Work instruction:
The lines to extract run from the first line of the entries through the line that contains "mdio_cmd_t c;"; reproduce exactly those lines and no others.

___ Entries provided ___

==> src/rtl/mdio_pkg.sv <==
// Package: shared constants, engine state type and frame builder for the
// MDIO master. Assumes the fixed 64-bit frame layout (32 preamble + 32 body).
package mdio_pkg;

    localparam int FRAME_BITS = 64;
    localparam int PRE_BITS   = 32;
    localparam int TA_FIRST   = 46;   // first turnaround bit index
    localparam int DATA_FIRST = 48;   // first data bit index
    localparam int DATA_BITS  = 16;

    typedef enum logic [1:0] {
        ENG_IDLE  = 2'd0,
        ENG_SHIFT = 2'd1,
        ENG_TAIL  = 2'd2
    } eng_state_t;

    typedef struct packed {
        logic [1:0]  start;
        logic [1:0]  opcode;
        logic [4:0]  port;
        logic [4:0]  regdev;
        logic [15:0] data;
    } mdio_cmd_t;

    // Unpack the command word fields that the frame uses.
    function automatic mdio_cmd_t unpack_cmd(input logic [31:0] w);
        mdio_cmd_t c;
        c.start  = w[17:16];
        c.opcode = w[19:18];
        c.port   = w[24:20];
        c.regdev = w[29:25];
        c.data   = w[15:0];
        return c;
    endfunction

    // An opcode with its upper bit set releases the line for the reply.
    function automatic logic is_read_op(input logic [1:0] op);
        return op[1];
    endfunction

    // Assemble the 64 bits of a frame, bit 63 sent first.
    function automatic logic [FRAME_BITS-1:0] build_frame(input mdio_cmd_t c);
        logic [1:0]  ta;
        logic [15:0] body_data;
        ta        = is_read_op(c.opcode) ? 2'b00 : 2'b10;
        body_data = is_read_op(c.opcode) ? 16'h0000 : c.data;
        return {{PRE_BITS{1'b1}}, c.start, c.opcode, c.port, c.regdev, ta, body_data};
    endfunction

endpackage

==> src/rtl/mdio_clk_div.sv <==
// Module: MDC generator. Divides clk by an even CLK_DIV while run is high and
// flags the clock cycle just before each rising MDC edge. When last is high,
// the next rising edge is suppressed so that MDC stays low as the frame ends.
// Assumes CLK_DIV is even and at least 2; run and last come from registers.
module mdio_clk_div #(
    parameter int CLK_DIV = 8
) (
    input  logic clk,
    input  logic rst_n,
    input  logic run,
    input  logic last,
    output logic mdc,
    output logic rise_p
);

    localparam int HALF = CLK_DIV / 2;
    localparam int CW   = (HALF > 1) ? $clog2(HALF) : 1;
    localparam logic [CW-1:0] WRAP = CW'(HALF - 1);

    logic [CW-1:0] cnt_q;
    logic          mdc_q;

    // Half-period counter and MDC toggle, cleared while idle.
    always_ff @(posedge clk) begin
        if (!rst_n || !run) begin
            cnt_q <= '0;
            mdc_q <= 1'b0;
        end else if (cnt_q == WRAP) begin
            cnt_q <= '0;
            if (!(last && !mdc_q)) begin
                mdc_q <= ~mdc_q;
            end
        end else begin
            cnt_q <= cnt_q + CW'(1);
        end
    end

    // The cycle whose closing edge is (or would be) a rising MDC edge.
    always_comb begin
        rise_p = run && (cnt_q == WRAP) && !mdc_q;
    end

    assign mdc = mdc_q;

endmodule

==> src/rtl/mdio_frame_engine.sv <==
// Module: frame serialiser. Loads a 64-bit frame on start, presents one bit per
// MDC period, samples mdio_i on each rising MDC edge and moves to the next bit
// one clock after that edge. A tail state holds busy for one more MDC period.
// Assumes start only arrives while idle and rise_p comes from mdio_clk_div.
module mdio_frame_engine
    import mdio_pkg::*;
(
    input  logic        clk,
    input  logic        rst_n,
    input  logic        start,
    input  mdio_cmd_t   cmd,
    input  logic        rise_p,
    input  logic        mdio_i,
    output logic        run,
    output logic        last,
    output logic        done,
    output logic        done_rd,
    output logic [15:0] rd_data,
    output logic        mdio_o,
    output logic        mdio_oe
);

    eng_state_t            st_q;
    logic [5:0]            idx_q;
    logic [FRAME_BITS-1:0] sh_q;
    logic                  oe_q;
    logic                  rd_q;
    logic                  rise_d_q;
    logic [15:0]           cap_q;
    logic [5:0]            idx_nxt;

    always_comb begin
        idx_nxt = idx_q + 6'd1;
    end

    // Sequencer: load, bit advance, tail and completion.
    always_ff @(posedge clk) begin
        if (!rst_n) begin
            st_q     <= ENG_IDLE;
            idx_q    <= '0;
            sh_q     <= '0;
            oe_q     <= 1'b0;
            rd_q     <= 1'b0;
            rise_d_q <= 1'b0;
        end else begin
            rise_d_q <= rise_p;
            unique case (st_q)
                ENG_IDLE: begin
                    rise_d_q <= 1'b0;
                    if (start) begin
                        st_q  <= ENG_SHIFT;
                        idx_q <= '0;
                        sh_q  <= build_frame(cmd);
                        oe_q  <= 1'b1;
                        rd_q  <= is_read_op(cmd.opcode);
                    end
                end
                ENG_SHIFT: begin
                    if (rise_d_q) begin
                        if (idx_q == 6'(FRAME_BITS - 1)) begin
                            st_q <= ENG_TAIL;
                            oe_q <= 1'b0;
                        end else begin
                            idx_q <= idx_nxt;
                            sh_q  <= {sh_q[FRAME_BITS-2:0], 1'b0};
                            oe_q  <= !(rd_q && (idx_nxt >= 6'(TA_FIRST)));
                        end
                    end
                end
                ENG_TAIL: begin
                    if (rise_p) begin
                        st_q <= ENG_IDLE;
                    end
                end
                default: st_q <= ENG_IDLE;
            endcase
        end
    end

    // Capture line: shift in mdio_i on every rising MDC edge of a read frame.
    always_ff @(posedge clk) begin
        if (!rst_n) begin
            cap_q <= '0;
        end else if (st_q == ENG_SHIFT && rise_p && rd_q) begin
            cap_q <= {cap_q[14:0], mdio_i};
        end
    end

    // Status and line outputs derived from registers.
    always_comb begin
        run     = (st_q != ENG_IDLE);
        last    = (st_q == ENG_TAIL);
        done    = (st_q == ENG_TAIL) && rise_p;
        done_rd = rd_q;
        rd_data = cap_q;
        mdio_o  = sh_q[FRAME_BITS-1];
        mdio_oe = oe_q;
    end

endmodule
`src/rtl/flash_poll_pkg.sv`:
```
// Shared types for the flash ready status poller.
// Assumes: a single clock domain; encodings are local to this block.
package flash_poll_pkg;

    typedef enum logic [1:0] {
        ST_IDLE = 2'd0,
        ST_GAP  = 2'd1,
        ST_READ = 2'd2
    } poll_state_t;

    typedef enum logic {
        MODE_TOGGLE = 1'b0,
        MODE_DATA   = 1'b1
    } poll_mode_t;

endpackage

```
`src/rtl/poll_gap_timer.sv`:
```
// Counts the idle cycles left before the next comparison read.
// Assumes: run is high only while the controller sits in its gap state;
// expired_o is high on the last gap cycle so the controller leaves after
// exactly GAP cycles. With GAP = 0 the controller never enters the gap state.
module poll_gap_timer #(
    parameter int unsigned GAP = 0
) (
    input  logic clk,
    input  logic rst_n,
    input  logic run,
    output logic expired_o
);
    localparam int unsigned LAST = (GAP == 0) ? 0 : GAP - 1;
    localparam int unsigned CW   = (GAP < 2) ? 1 : $clog2(GAP);

    logic [CW-1:0] cnt_q;

    assign expired_o = run && (cnt_q == CW'(LAST));

    // Count up while in the gap, restart from zero otherwise.
    always_ff @(posedge clk) begin
        if (!rst_n || !run || expired_o) begin
            cnt_q <= '0;
        end else begin
            cnt_q <= cnt_q + 1'b1;
        end
    end

    a_r5_gap_bounded: assert property (@(posedge clk) disable iff (!rst_n)
        cnt_q <= CW'(LAST));

endmodule

```
`src/rtl/poll_iter_counter.sv`:
```
// Saturating count of comparison reads in the current operation.
// Assumes: clear arrives with the accepted start; step marks one
// comparison read. Outputs describe the count including the current step.
module poll_iter_counter #(
    parameter int unsigned CNT_W   = 28,
    parameter int unsigned LIMIT   = 32'h0FFF_FFFF,
    parameter int unsigned WARN_AT = 32'h0010_0000
) (
    input  logic clk,
    input  logic rst_n,
    input  logic clear,
    input  logic step,
    output logic last_o,
    output logic over_warn_o
);
    localparam logic [CNT_W-1:0] LIM_V  = CNT_W'(LIMIT);
    localparam logic [CNT_W-1:0] WARN_V = CNT_W'(WARN_AT);

    logic [CNT_W-1:0] cnt_q;
    logic [CNT_W-1:0] cnt_inc;

    // Value after the pending step, held at the limit.
    always_comb begin
        cnt_inc = (cnt_q == LIM_V) ? cnt_q : cnt_q + 1'b1;
    end

    assign last_o      = (cnt_inc == LIM_V);
    assign over_warn_o = (cnt_inc > WARN_V);

    // Register the count; start clears it.
    always_ff @(posedge clk) begin
        if (!rst_n || clear) begin
            cnt_q <= '0;
        end else if (step) begin
            cnt_q <= cnt_inc;
        end
    end

    a_r8_count_capped: assert property (@(posedge clk) disable iff (!rst_n)
        cnt_q <= LIM_V);

    a_r8_clear_zeroes: assert property (@(posedge clk) disable iff (!rst_n)
        clear |=> (cnt_q == '0));

endmodule

```
`src/rtl/poll_status_compare.sv`:
```
// Decides whether a returned status byte shows the flash ready.
// Assumes: sample is high for every acknowledged read of an operation
// and clear with the accepted start. Toggle mode keeps a one-bit
// reference of the previous read; data mode compares with the expected bit.
module poll_status_compare #(
    parameter int unsigned DATA_W     = 8,
    parameter int unsigned TOGGLE_BIT = 6,
    parameter int unsigned POLL_BIT   = 7
) (
    input  logic                     clk,
    input  logic                     rst_n,
    input  logic                     clear,
    input  logic                     sample,
    input  flash_poll_pkg::poll_mode_t mode,
    input  logic                     exp_bit,
    input  logic [DATA_W-1:0]        data,
    output logic                     ref_only_o,
    output logic                     match_o
);
    import flash_poll_pkg::*;

    logic ref_valid_q;
    logic ref_bit_q;
    logic unused_data_bits;

    assign unused_data_bits = ^data;
    assign ref_only_o = (mode == MODE_TOGGLE) && !ref_valid_q;

    // Ready test for the byte currently on the data input.
    always_comb begin
        if (mode == MODE_DATA) begin
            match_o = (data[POLL_BIT] == exp_bit);
        end else begin
            match_o = (data[TOGGLE_BIT] == ref_bit_q);
        end
    end

    // Keep the toggle bit of the latest read as the next reference.
    always_ff @(posedge clk) begin
        if (!rst_n || clear) begin
            ref_valid_q <= 1'b0;
            ref_bit_q   <= 1'b0;
        end else if (sample && mode == MODE_TOGGLE) begin
            ref_valid_q <= 1'b1;
            ref_bit_q   <= data[TOGGLE_BIT];
        end
    end

    a_r3_reference_taken: assert property (@(posedge clk) disable iff (!rst_n)
        (sample && mode == MODE_TOGGLE && !clear) |=> ref_valid_q);

endmodule

```
`src/rtl/flash_ready_poller.sv`:
```
// Flash ready status poller: issues status reads after a start pulse and
// ends the operation when the toggle bit stops flipping or the polled bit
// matches the expected data, or when the iteration limit is reached.
// Assumes: the bus master answers each request with one rd_ack_i pulse
// carrying the byte; start_i is ignored while an operation runs.
module flash_ready_poller #(
    parameter int unsigned DATA_W     = 8,
    parameter int unsigned TOGGLE_BIT = 6,
    parameter int unsigned POLL_BIT   = 7,
    parameter int unsigned GAP_CYCLES = 0,
    parameter int unsigned ITER_W     = 28,
    parameter int unsigned ITER_LIMIT = 32'h0FFF_FFFF,
    parameter int unsigned WARN_AT    = 32'h0010_0000
) (
    input  logic              clk,
    input  logic              rst_n,
    input  logic              start_i,
    input  logic              mode_i,
    input  logic [DATA_W-1:0] expect_i,
    output logic              rd_req_o,
    input  logic              rd_ack_i,
    input  logic [DATA_W-1:0] rd_data_i,
    output logic              busy_o,
    output logic              done_o,
    output logic              timeout_o,
    output logic              slow_o
);
    import flash_poll_pkg::*;

    localparam poll_state_t AFTER_READ = (GAP_CYCLES == 0) ? ST_READ : ST_GAP;

    poll_state_t state_q, state_d;
    poll_mode_t  mode_q;
    logic        exp_bit_q;
    logic        done_q, timeout_q, slow_q;
    logic        take_start, ack_ev, cmp_ev, finish;
    logic        ref_only, match, last_cmp, over_warn, gap_done;
    logic        unused_expect_bits;

    assign unused_expect_bits = ^expect_i;

    assign take_start = start_i && (state_q == ST_IDLE);
    assign ack_ev     = (state_q == ST_READ) && rd_ack_i;
    assign cmp_ev     = ack_ev && !ref_only;
    assign finish     = cmp_ev && (match || last_cmp);

    poll_gap_timer #(
        .GAP (GAP_CYCLES)
    ) u_gap (
        .clk       (clk),
        .rst_n     (rst_n),
        .run       (state_q == ST_GAP),
        .expired_o (gap_done)
    );

    poll_iter_counter #(
        .CNT_W   (ITER_W),
        .LIMIT   (ITER_LIMIT),
        .WARN_AT (WARN_AT)
    ) u_iter (
        .clk         (clk),
        .rst_n       (rst_n),
        .clear       (take_start),
        .step        (cmp_ev),
        .last_o      (last_cmp),
        .over_warn_o (over_warn)
    );

    poll_status_compare #(
        .DATA_W     (DATA_W),
        .TOGGLE_BIT (TOGGLE_BIT),
        .POLL_BIT   (POLL_BIT)
    ) u_cmp (
        .clk        (clk),
        .rst_n      (rst_n),
        .clear      (take_start),
        .sample     (ack_ev),
        .mode       (mode_q),
        .exp_bit    (exp_bit_q),
        .data       (rd_data_i),
        .ref_only_o (ref_only),
        .match_o    (match)
    );

    // Next-state choice for the read sequencer.
    always_comb begin
        state_d = state_q;
        case (state_q)
            ST_IDLE: begin
                if (take_start) begin
                    if (poll_mode_t'(mode_i) == MODE_TOGGLE || GAP_CYCLES == 0) begin
                        state_d = ST_READ;
                    end else begin
                        state_d = ST_GAP;
                    end
                end
            end
            ST_GAP: begin
                if (gap_done) begin
                    state_d = ST_READ;
                end
            end
            ST_READ: begin
                if (ack_ev) begin
                    state_d = finish ? ST_IDLE : AFTER_READ;
                end
            end
            default: state_d = ST_IDLE;
        endcase
    end

    // Sequencer state register.
    always_ff @(posedge clk) begin
        if (!rst_n) begin
            state_q <= ST_IDLE;
        end else begin
            state_q <= state_d;
        end
    end

    // Latch the operation's mode and expected bit on an accepted start.
    always_ff @(posedge clk) begin
        if (!rst_n) begin
            mode_q    <= MODE_TOGGLE;
            exp_bit_q <= 1'b0;
        end else if (take_start) begin
            mode_q    <= poll_mode_t'(mode_i);
            exp_bit_q <= expect_i[POLL_BIT];
        end
    end

    // Completion pulse and sticky result flags.
    always_ff @(posedge clk) begin
        if (!rst_n) begin
            done_q    <= 1'b0;
            timeout_q <= 1'b0;
            slow_q    <= 1'b0;
        end else begin
            done_q <= finish;
            if (take_start) begin
                timeout_q <= 1'b0;
                slow_q    <= 1'b0;
            end else if (finish) begin
                timeout_q <= !match;
                slow_q    <= over_warn;
            end
        end
    end

    assign rd_req_o  = (state_q == ST_READ);
    assign busy_o    = (state_q != ST_IDLE);
    assign done_o    = done_q;
    assign timeout_o = timeout_q;
    assign slow_o    = slow_q;

    a_r7_done_single: assert property (@(posedge clk) disable iff (!rst_n)
        done_o |=> !done_o);

    a_r7_done_ends_busy: assert property (@(posedge clk) disable iff (!rst_n)
        done_o |-> !busy_o);

    a_r8_timeout_with_done: assert property (@(posedge clk) disable iff (!rst_n)
        $rose(timeout_o) |-> done_o);

    a_r6_request_held: assert property (@(posedge clk) disable iff (!rst_n)
        (rd_req_o && !rd_ack_i) |=> rd_req_o);

    a_r2_start_ignored_busy: assert property (@(posedge clk) disable iff (!rst_n)
        (busy_o && start_i) |=> $stable(mode_q));

endmodule

```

___

Answer:
==> src/rtl/mdio_pkg.sv <==
// Package: shared constants, engine state type and frame builder for the
// MDIO master. Assumes the fixed 64-bit frame layout (32 preamble + 32 body).
package mdio_pkg;

    localparam int FRAME_BITS = 64;
    localparam int PRE_BITS   = 32;
    localparam int TA_FIRST   = 46;   // first turnaround bit index
    localparam int DATA_FIRST = 48;   // first data bit index
    localparam int DATA_BITS  = 16;

    typedef enum logic [1:0] {
        ENG_IDLE  = 2'd0,
        ENG_SHIFT = 2'd1,
        ENG_TAIL  = 2'd2
    } eng_state_t;

    typedef struct packed {
        logic [1:0]  start;
        logic [1:0]  opcode;
        logic [4:0]  port;
        logic [4:0]  regdev;
        logic [15:0] data;
    } mdio_cmd_t;

    // Unpack the command word fields that the frame uses.
    function automatic mdio_cmd_t unpack_cmd(input logic [31:0] w);
        mdio_cmd_t c;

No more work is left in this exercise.